Minimally Invasive in Situ Perfusion Method for Targeted AAV Delivery in Native Kidney: Proof of Concept in Pigs

Currently, there is not any method for efficient and targeted delivery of gene therapies using viral vectors to the native kidneys. Adeno-associated viruses (AAV) are limited by hepatotoxicity and poor kidney tropism. This study aimed to develop a minimally invasive approach that overcomes both challenges. We evaluated in pigs a technique leveraging external perfusion systems to transiently isolate native kidney vascularization.

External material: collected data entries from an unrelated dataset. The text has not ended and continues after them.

Background: an optimization exercise with open tools, aiming at small area, a short achievable clock period and few clock cycles. Do not read the settings as production practice. RTL that was checked went through simulation tests only; none was proved equivalent to the original. For runs 2 to 4, only the layout was checked, not whether the RTL still works. Power and IR drop assume default switching activity.

==> flow/design.v <==
module adc_acq (
    input  wire        clk,
    input  wire        rst,        
    input  wire        start,
    input  wire        dev24,      
    input  wire [7:0]  n,          
    input  wire [2:0]  gain,       
    input  wire [30:0] vref_uv,    
    output reg         ready,
    input  wire        s_valid,
    input  wire [23:0] s_data,     
    input  wire        s_timeout,  
    output reg         s_ready,
    output reg         done,
    output wire [31:0] res_raw,    
    output wire [31:0] res_uv,     
    output reg         res_to      
);
    localparam [22:0] M = 23'h7fffff;
    reg         flush;      
    reg         first;      
    reg         inv;        
    reg         div;        
    reg         hv;         
    reg         fin;        
    reg         f1, f2, f3;
    reg         abort;      
    reg         gz;         
    reg         op_dev24;
    reg  [7:0]  nd;         
    reg  [7:0]  cnt;        
    reg  [2:0]  gcnt;       
    reg  [36:0] V;          
    reg  [31:0] acc;        
    reg  [59:0] P;          
    reg         neg;        
    assign res_raw = acc;
    assign res_uv  = P[31:0];
    wire take = s_valid & s_ready;
    wire [36:0] v16 = (gain == 3'd0) ? 37'd375 * M : 37'd125 * M;
    wire [31:0] add_a = (fin ? {8'd0, acc[23:0]} : acc) ^ {32{inv}};
    wire [23:0] smp   = P[59:36] & {24{s_ready | flush}};
    wire [31:0] add_b = {{8{smp[23]}}, smp};
    wire [31:0] add_o;
    wire        add_co;
    bk_add #(32) u_acc (.a(add_a), .b(add_b), .ci(inv), .s(add_o), .co(add_co));
    wire [8:0]  d_t1 = {acc[31:24], acc[23]};
    wire [9:0]  d_s1 = {1'b0, d_t1} - {2'b00, nd};
    wire        d_q1 = ~d_s1[9];
    wire [7:0]  d_r1 = d_q1 ? d_s1[7:0] : d_t1[7:0];
    wire [8:0]  d_t2 = {d_r1, acc[22]};
    wire [9:0]  d_s2 = {1'b0, d_t2} - {2'b00, nd};
    wire        d_q2 = ~d_s2[9];
    wire [7:0]  d_r2 = d_q2 ? d_s2[7:0] : d_t2[7:0];
    wire [31:0] divout = {d_r2, acc[21:0], d_q1, d_q2};
    wire        div_step = div & gz & ~(first & neg);
    wire [39:0] h_p  = {P[37:0], 2'b00};
    wire [39:0] h_x0 = acc[0] ? {3'd0, V} : 40'd0;
    wire [39:0] h_x1 = acc[1] ? {2'd0, V, 1'b0} : 40'd0;
    wire [39:0] h_s  = h_p ^ h_x0 ^ h_x1;
    wire [39:0] h_c  = (h_p & h_x0) | (h_p & h_x1) | (h_x0 & h_x1);
    wire [39:0] h_lo;
    wire        h_co;
    bk_add #(40) u_hor (.a(h_s), .b({h_c[38:0], 1'b0}), .ci(1'b0), .s(h_lo), .co(h_co));
    wire [19:0] h_up  = P[57:38];
    wire [19:0] h_upi = h_up + 20'd1;
    wire [59:0] hsum  = {(h_co | h_c[39]) ? h_upi : h_up, h_lo};
    wire [30:0] wh = P[59:29];
    wire [22:0] f_a = wh[22:0];
    wire [22:0] f_b = P[28:6];
    wire [22:0] f_k = 23'h3fffff;
    wire [22:0] f_s = f_a ^ f_b ^ f_k;
    wire [22:0] f_c = (f_a & f_b) | (f_a & f_k) | (f_b & f_k);
    wire [22:0] f_x;
    wire        f_co;
    bk_add #(23) u_f1 (.a(f_s), .b({f_c[21:0], 1'b0}), .ci(P[5]), .s(f_x), .co(f_co));
    wire [24:0] x  = {f_c[22] & f_co, f_c[22] ^ f_co, f_x};
    wire [8:0]  sh   = {1'b0, wh[30:23]} + {7'd0, P[24:23]};
    wire [9:0]  shn  = {2'b00, wh[30:23]} + {8'd0, P[24:23]} - {9'd0, neg};
    wire [9:0]  c_lo = {1'b0, P[8:0]} + {1'b0, sh} + 10'd1;
    wire        c    = c_lo[9] & (&P[22:9]);
    wire [10:0] q_lo  = {1'b0, wh[9:0]} + {1'b0, P[9:0]} + {10'd0, P[10]};
    wire [21:0] q_up  = {1'b0, wh[30:10]};
    wire [21:0] q_upi = q_up + 22'd1;
    wire [21:0] q_upd = q_up - 22'd1;
    wire [31:0] q     = {(q_lo[10] & ~P[9]) ? q_upi : (~q_lo[10] & P[9]) ? q_upd : q_up, q_lo[9:0]};
    wire [31:0] uv = q ^ {32{neg}};
    reg  [2:0] gsh;    
    always @(*) begin
        case ({dev24, gain})
            4'b0000: gsh = 3'd5;
            4'b0001: gsh = 3'd6;
            4'b0010: gsh = 3'd5;
            4'b0011: gsh = 3'd4;
            4'b0100: gsh = 3'd3;
            4'b0101: gsh = 3'd2;
            4'b0110: gsh = 3'd6;
            4'b0111: gsh = 3'd6;
            4'b1111: gsh = 3'd6;
            default: gsh = 3'd6 - gain;
        endcase
    end
    wire [2:0] gcnt_nx = ready ? gsh
                               : ((gcnt != 3'd0) ? gcnt - 3'd1 : 3'd0);
    wire       last_div = div_step & (cnt == 8'd1);
    always @(posedge clk) begin
        gcnt <= gcnt_nx;
        gz   <= (gcnt_nx == 3'd0);
        if (ready)
            V <= dev24 ? {6'd0, vref_uv} : v16;
        else if (gcnt != 3'd0)
            V <= {V[35:0], 1'b0};
        if (ready) begin
            op_dev24 <= dev24;
            nd       <= n;
        end
        if (ready | abort)
            acc <= 32'd0;
        else if (div_step)
            acc <= divout;
        else
            acc <= add_o;
        if (hv)
            P <= hsum;
        else if (f1)
            P[24:0] <= x;
        else if (f2)
            P[10:0] <= {c, shn};
        else if (f3)
            P[31:0] <= uv;
        else if (take & ~s_timeout)    
            P <= {op_dev24 ? s_data : {s_data[15:0], 8'd0}, 36'd0};
        else
            P <= 60'd0;
        if (flush) neg <= add_o[31];
        inv <= (flush & add_o[31]) | (last_div & neg);
        if (ready)
            cnt <= n;
        else if (take & ~s_timeout)
            cnt <= cnt - 8'd1;
        else if (flush)
            cnt <= op_dev24 ? 8'd12 : 8'd8;
        else if (div_step)
            cnt <= cnt - 8'd1;
        if (ready)
            res_to <= 1'b0;
        else if (take & s_timeout)
            res_to <= 1'b1;
        if (rst) begin
            ready   <= 1'b1;
            s_ready <= 1'b0;
            done    <= 1'b0;
            flush   <= 1'b0;
            first   <= 1'b0;
            div     <= 1'b0;
            hv      <= 1'b0;
            fin     <= 1'b0;
            f1      <= 1'b0;
            f2      <= 1'b0;
            f3      <= 1'b0;
            abort   <= 1'b0;
        end else begin
            ready   <= ready ? ~start : (f3 | abort);
            s_ready <= (ready & start & (n != 8'd0)) |
                       (s_ready & ~(take & (s_timeout | (cnt == 8'd1))));
            flush   <= take & ~s_timeout & (cnt == 8'd1);
            first   <= flush | (first & ~neg & ~div_step);
            div     <= flush | (div & ~last_div);
            hv      <= div_step;
            fin     <= last_div;
            f1      <= fin;
            f2      <= f1;
            f3      <= f2;
            abort   <= (ready & start & (n == 8'd0)) | (take & s_timeout);
            done    <= f3 | abort;
        end
    end
endmodule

Using a percutaneous femoral approach, fluoroscopy-guided catheterization of the kidney artery and vein enabled the establishment of a temporary isolated kidney perfusion circuit permitting native kidney in-situ perfusion. AAV delivery was then assessed by detecting construct encoding Td-Tomato protein, its mRNA and fluorescence 6 days after the perfusion. The method was achieved with two different external perfusion systems and was not associated with procedure related mortality or any major complication. Td-Tomato was detected in the perfused kidney without a significant detection in the liver which showed no inflammatory infiltrates. We developed, in pigs, a minimally invasive method permitting in-situ native kidney perfusion that enables kidney-targeted AAV delivery. Besides, it limits liver off-target transduction, potentially reducing its main side effect, hepatotoxicity, when AAV is systemically injected. It offers fast-track translational possibilities for developing kidney-targeted gene therapies. Finally, it may permit additional non-AAV therapeutics for patients with kidney diseases.